#### [About this exercise]
Please return each record exactly as it stands.

[Stored items]

==> src/rtl/cpu_mem_pkg.sv <==
// ---------------------------------------------------------------------------
// cpu_mem_pkg
// Shared types and defaults for the CPU memory-port arbiter.
//   - DEF_ADDR_W / DEF_DATA_W : default address and data widths
//   - arb_state_e             : arbiter FSM states
//   - gnt_src_e               : which requester owns the current access
// ---------------------------------------------------------------------------
package cpu_mem_pkg;

    localparam int DEF_ADDR_W = 32;
    localparam int DEF_DATA_W = 32;

    typedef enum logic [1:0] {
        IDLE   = 2'd0,
        D_WAIT = 2'd1,
        I_WAIT = 2'd2,
        RESP   = 2'd3
    } arb_state_e;

    typedef enum logic {
        GNT_IF = 1'b0,
        GNT_DM = 1'b1
    } gnt_src_e;

endpackage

#### [Response to the task]
==> src/rtl/cpu_mem_pkg.sv <==
// ---------------------------------------------------------------------------
// cpu_mem_pkg
// Shared types and defaults for the CPU memory-port arbiter.
//   - DEF_ADDR_W / DEF_DATA_W : default address and data widths
//   - arb_state_e             : arbiter FSM states
//   - gnt_src_e               : which requester owns the current access
// ---------------------------------------------------------------------------
package cpu_mem_pkg;

    localparam int DEF_ADDR_W = 32;
    localparam int DEF_DATA_W = 32;

    typedef enum logic [1:0] {
        IDLE   = 2'd0,
        D_WAIT = 2'd1,
        I_WAIT = 2'd2,
        RESP   = 2'd3
    } arb_state_e;

    typedef enum logic {
        GNT_IF = 1'b0,
        GNT_DM = 1'b1
    } gnt_src_e;

endpackage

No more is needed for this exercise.